Whirlpool EDR1RXD1 Review: The OEM Fridge Filter, Flushed and Tested
In this review

The filter light on my neighbor’s Whirlpool had been blinking orange for about four months before he called me. His water dispenser was pouring out something that tasted faintly like a swimming pool, and the ice smelled like whatever leftovers had been sitting in the back of the freezer. He asked if I could help him figure out what he needed.

I looked at the tag inside the fridge door. Model number ended in a code that matched the EDR1RXD1 bayonet-style filter. Ordered one. Drove over on a Saturday with a pitcher and a roll of paper towels, because anyone who has skipped the flush step on a carbon filter knows what happens next.

Whirlpool EDR1RXD1 Refrigerator Water Filter (EveryDrop Filter 1)

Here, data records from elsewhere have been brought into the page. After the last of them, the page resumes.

## src/stdc_pkg.sv

```systemverilog
package stdc_pkg;

  // ****************************************************************
  // Counter geometry and reset values.
  // ****************************************************************

  // Width of the tick counter and of the reload value.
  localparam int unsigned CNT_W = 24;

  // Counter value after reset.
  localparam logic [23:0] CNT_RST = 24'h000000;

  // Reload value after reset.
  localparam logic [23:0] RELOAD_RST = 24'h000000;

  // Counter value one step above zero, where the interrupt is raised.
  localparam logic [23:0] CNT_ONE = 24'h000001;

  // Amount taken off the counter on each counting edge.
  localparam logic [23:0] CNT_STEP = 24'h000001;

  // ****************************************************************
  // Control/status field positions and reset values.
  // ****************************************************************

  // Bit positions within the control/status word.
  localparam int unsigned CTRL_ENABLE_BIT = 0;
  localparam int unsigned CTRL_INTEN_BIT  = 1;
  localparam int unsigned CTRL_CLKSRC_BIT = 2;
  localparam int unsigned CTRL_COUNT_BIT  = 16;

  // Width of the control/status word as read by software.
  localparam int unsigned CTRL_W = 17;

  // Control bits after reset: counter disabled, interrupt off.
  localparam logic CTRL_ENABLE_RST = 1'h0;
  localparam logic CTRL_INTEN_RST  = 1'h0;
  localparam logic CTRL_CLKSRC_RST = 1'h0;
  localparam logic COUNT_FLAG_RST  = 1'h0;

  // Counter run states.
  typedef enum logic [1:0] {
    STDC_IDLE,
    STDC_RUN,
    STDC_HALT
  } stdc_state_t;

endpackage

```

## src/stdc_sync.sv

```systemverilog
`timescale 1ns/1ps
`default_nettype none

// ****************************************************************
// Two flip-flop synchroniser for single-bit levels.
// ****************************************************************
module stdc_sync (
  input  wire logic clk_i,     // Destination clock.
  input  wire logic rst_n_i,   // Active-low asynchronous reset.
  input  wire logic d_i,       // Asynchronous level in.
  output logic      q_o        // Synchronised level out.
);

  logic meta_ff;  // First stage; read only by the second stage.
  logic sync_ff;  // Second stage; safe for logic to read.

  // The first stage may go metastable, so only the second stage reads it.
  always_ff @(posedge clk_i or negedge rst_n_i) begin
    if (!rst_n_i) begin
      meta_ff <= 1'h0;
      sync_ff <= 1'h0;
    end else begin
      meta_ff <= d_i;
      sync_ff <= meta_ff;
    end
  end

  assign q_o = sync_ff;

endmodule

`default_nettype wire

```

## src/stdc_timer.sv

```systemverilog
`timescale 1ns/1ps
`default_nettype none

// Function
// - 24-bit down counter wrapping to reload value.
// - Decrement by one per counting edge when enabled.
// - Edge after zero loads the reload value.
// - Zero reload stops counter at next wrap.
// - Wrap flag set when counter reaches zero.
// - Status read returns flag then clears it.
// - Current-value write clears counter and flag.
// - Current-value write raises no interrupt.
// - Current-value read shows counter this cycle.
// - Counter holds while system clock gated.
// - Counter holds while processor debug-halted.
// - Status gives source, enable, intenable, flag.
module stdc_timer
  import stdc_pkg::*;
(
  input  wire logic              ref_clk_i,         // System clock, 125 MHz.
  input  wire logic              reset_n_i,         // Active-low asynchronous reset.
  input  wire logic              clk_gated_i,       // System clock gated for low power.
  input  wire logic              debug_halt_i,      // Processor halted by debugger (pin).
  input  wire logic              ext_tick_i,        // Alternate counting reference (pin).
  input  wire logic              ctrl_wr_i,         // Write strobe for control bits.
  input  wire logic              ctrl_enable_i,     // Counter enable written value.
  input  wire logic              ctrl_inten_i,      // Interrupt enable written value.
  input  wire logic              ctrl_clksrc_i,     // 1: system clock, 0: reference.
  input  wire logic              ctrl_rd_i,         // Read strobe for control/status.
  input  wire logic              reload_wr_i,       // Write strobe for reload value.
  input  wire logic [CNT_W-1:0]  reload_data_i,     // Reload value written.
  input  wire logic              current_wr_i,      // Write strobe for current value.
  input  wire logic              current_rd_i,      // Read strobe for current value.
  output logic [CTRL_W-1:0]      tick_ctrl_status_o,   // Control/status read data.
  output logic [CNT_W-1:0]       tick_reload_value_o,  // Reload register contents.
  output logic [CNT_W-1:0]       tick_current_value_o, // Counter captured on read.
  output logic                   tick_irq_o            // One-cycle tick interrupt pulse.
);

  // ****************************************************************
  // Reset release and pin synchronisation.
  // ****************************************************************

  logic              rst_meta_ff;   // First reset release stage.
  logic              rst_n_ff;      // Reset used by the whole block.
  logic              halt_s;        // Synchronised debug halt.
  logic              clk_gated_s;   // Synchronised clock gate indication.
  logic              ext_tick_s;    // Synchronised reference clock.
  logic              ext_tick_d_ff; // Previous reference level for edge detect.

  // Reset asserts at once and releases after two edges.
  always_ff @(posedge ref_clk_i or negedge reset_n_i) begin
    if (!reset_n_i) begin
      rst_meta_ff <= 1'h0;
      rst_n_ff    <= 1'h0;
    end else begin
      rst_meta_ff <= 1'h1;
      rst_n_ff    <= rst_meta_ff;
    end
  end

  // Halt, gate and reference pins are asynchronous, so each passes two flops.
  // The cost is two to three cycles of latency before the counter reacts.
  stdc_sync u_sync_halt (
    .clk_i   (ref_clk_i),
    .rst_n_i (rst_n_ff),
    .d_i     (debug_halt_i),
    .q_o     (halt_s)
  );

  stdc_sync u_sync_gate (
    .clk_i   (ref_clk_i),
    .rst_n_i (rst_n_ff),
    .d_i     (clk_gated_i),
    .q_o     (clk_gated_s)
  );

  stdc_sync u_sync_ref (
    .clk_i   (ref_clk_i),
    .rst_n_i (rst_n_ff),
    .d_i     (ext_tick_i),
    .q_o     (ext_tick_s)
  );

  // The edge detector reads only the synchronised copy.
  always_ff @(posedge ref_clk_i or negedge rst_n_ff) begin
    if (!rst_n_ff) begin
      ext_tick_d_ff <= 1'h0;
    end else begin
      ext_tick_d_ff <= ext_tick_s;
    end
  end

  // ****************************************************************
  // Control and reload registers.
  // ****************************************************************

  logic              enable_ff;     // Counter enable.
  logic              inten_ff;      // Tick interrupt enable.
  logic              clksrc_ff;     // Counting clock select.
  logic [CNT_W-1:0]  reload_ff;     // Reload value.

  // Software-written control bits steer the counter.
  always_ff @(posedge ref_clk_i or negedge rst_n_ff) begin
    if (!rst_n_ff) begin
      enable_ff <= CTRL_ENABLE_RST;
      inten_ff  <= CTRL_INTEN_RST;
      clksrc_ff <= CTRL_CLKSRC_RST;
    end else if (ctrl_wr_i) begin
      enable_ff <= ctrl_enable_i;
      inten_ff  <= ctrl_inten_i;
      clksrc_ff <= ctrl_clksrc_i;
    end
  end

  // Reload value is held until software changes it.
  always_ff @(posedge ref_clk_i or negedge rst_n_ff) begin
    if (!rst_n_ff) begin
      reload_ff <= RELOAD_RST;
    end else if (reload_wr_i) begin
      reload_ff <= reload_data_i;
    end
  end

  // ****************************************************************
  // Counter.
  // ****************************************************************

  stdc_state_t       state_ff;      // Run state of the counter.
  logic [CNT_W-1:0]  count_ff;      // Current counter value.
  logic              count_flag_ff; // Wrap flag, clear on read.
  logic              tick_en;       // One counting edge this cycle.
  logic              hits_zero;     // Counter steps from one to zero.

  // Counting edge: every system clock or a reference rising edge, unless
  // the clock is gated or the core is halted.
  // The reference is sampled by the system clock, so it must stay high and low
  // for at least one system clock each, or some of its edges are lost.
  assign tick_en = enable_ff && !halt_s && !clk_gated_s &&
                   (clksrc_ff || (ext_tick_s && !ext_tick_d_ff));
  assign hits_zero = tick_en && (count_ff == CNT_ONE) && !current_wr_i;

  // State tracks whether the counter is counting, parked, or frozen.
  always_ff @(posedge ref_clk_i or negedge rst_n_ff) begin
    if (!rst_n_ff) begin
      state_ff <= STDC_IDLE;
    end else begin
      case (state_ff)
        STDC_IDLE: begin
          if (enable_ff && (reload_ff != RELOAD_RST)) begin
            state_ff <= STDC_RUN;
          end
        end
        STDC_RUN: begin
          if (enable_ff && (halt_s || clk_gated_s)) begin
            state_ff <= STDC_HALT;
          end else if (!enable_ff) begin
            state_ff <= STDC_IDLE;
          end
        end
        STDC_HALT: begin
          if (!halt_s && !clk_gated_s) begin
            state_ff <= STDC_RUN;
          end
        end
        default: begin
          state_ff <= STDC_IDLE;
        end
      endcase
    end
  end

  // Counter decrements toward zero, then reloads on the next edge.
  // A zero reload leaves it parked at zero.
  always_ff @(posedge ref_clk_i or negedge rst_n_ff) begin
    if (!rst_n_ff) begin
      count_ff <= CNT_RST;
    end else if (current_wr_i) begin
      count_ff <= CNT_RST;
    end else if (tick_en) begin
      if (count_ff == CNT_RST) begin
        count_ff <= reload_ff;
      end else begin
        count_ff <= count_ff - CNT_STEP;
      end
    end
  end

  // Flag is set on reaching zero; a new wrap wins over a read clear.
  // A clear that won in the cycle of a wrap would lose that wrap for good,
  // so the set takes priority over the read clear; a current-value write always clears.
  always_ff @(posedge ref_clk_i or negedge rst_n_ff) begin
    if (!rst_n_ff) begin
      count_flag_ff <= COUNT_FLAG_RST;
    end else if (hits_zero) begin
      count_flag_ff <= 1'h1;
    end else if (ctrl_rd_i || current_wr_i) begin
      count_flag_ff <= 1'h0;
    end
  end

  // ****************************************************************
  // Read data and interrupt.
  // ****************************************************************

  // Status word reports the flag as it stood before the clearing read.
  always_ff @(posedge ref_clk_i or negedge rst_n_ff) begin
    if (!rst_n_ff) begin
      tick_ctrl_status_o <= '0;
    end else begin
      tick_ctrl_status_o                  <= '0;
      tick_ctrl_status_o[CTRL_ENABLE_BIT] <= enable_ff;
      tick_ctrl_status_o[CTRL_INTEN_BIT]  <= inten_ff;
      tick_ctrl_status_o[CTRL_CLKSRC_BIT] <= clksrc_ff;
      tick_ctrl_status_o[CTRL_COUNT_BIT]  <= count_flag_ff;
    end
  end

  // Reload value is shown from its own register copy.
  always_ff @(posedge ref_clk_i or negedge rst_n_ff) begin
    if (!rst_n_ff) begin
      tick_reload_value_o <= RELOAD_RST;
    end else begin
      tick_reload_value_o <= reload_ff;
    end
  end

  // The counter is captured in the very cycle of the read strobe.
  always_ff @(posedge ref_clk_i or negedge rst_n_ff) begin
    if (!rst_n_ff) begin
      tick_current_value_o <= CNT_RST;
    end else if (current_rd_i) begin
      tick_current_value_o <= count_ff;
    end
  end

  // A clearing write never reaches here since hits_zero excludes it.
  always_ff @(posedge ref_clk_i or negedge rst_n_ff) begin
    if (!rst_n_ff) begin
      tick_irq_o <= 1'h0;
    end else begin
      tick_irq_o <= hits_zero && inten_ff;
    end
  end
endmodule

`default_nettype wire

```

The genuine OEM EveryDrop by Whirlpool Filter 1. Push-in bayonet style, fits Whirlpool, Maytag, KitchenAid, JENN-AIR, and Amana refrigerators that use the original Filter 1 housing. Replaces the older W10295370A. NSF 42 and NSF 53 certified per the manufacturer for chlorine taste, odor, and lead reduction. Rated for 200 gallons or six months, whichever comes first.

8.0
Check price

Paid link

Rating Breakdown

Rating breakdown

Fit and Install
10.0 Taste Improvement
8.0 Filter Life
7.0 Certifications
9.0 Value
6.0

Whirlpool EDR1RXD1 Refrigerator Water Filter (EveryDrop Filter 1) in use

Fit and Install

A filter swap should take under two minutes. This one did.

The EDR1RXD1 is a bayonet fit. You grab the old filter, rotate it a quarter turn counterclockwise, and it pops straight out of the housing in the upper-right corner of the fridge compartment. Drop the new one in, rotate a quarter turn clockwise, and you feel it seat. No tools. No shutting off the water supply. The filter head is pressure-sealed from both sides during the swap, so you do not get the little geyser you might expect.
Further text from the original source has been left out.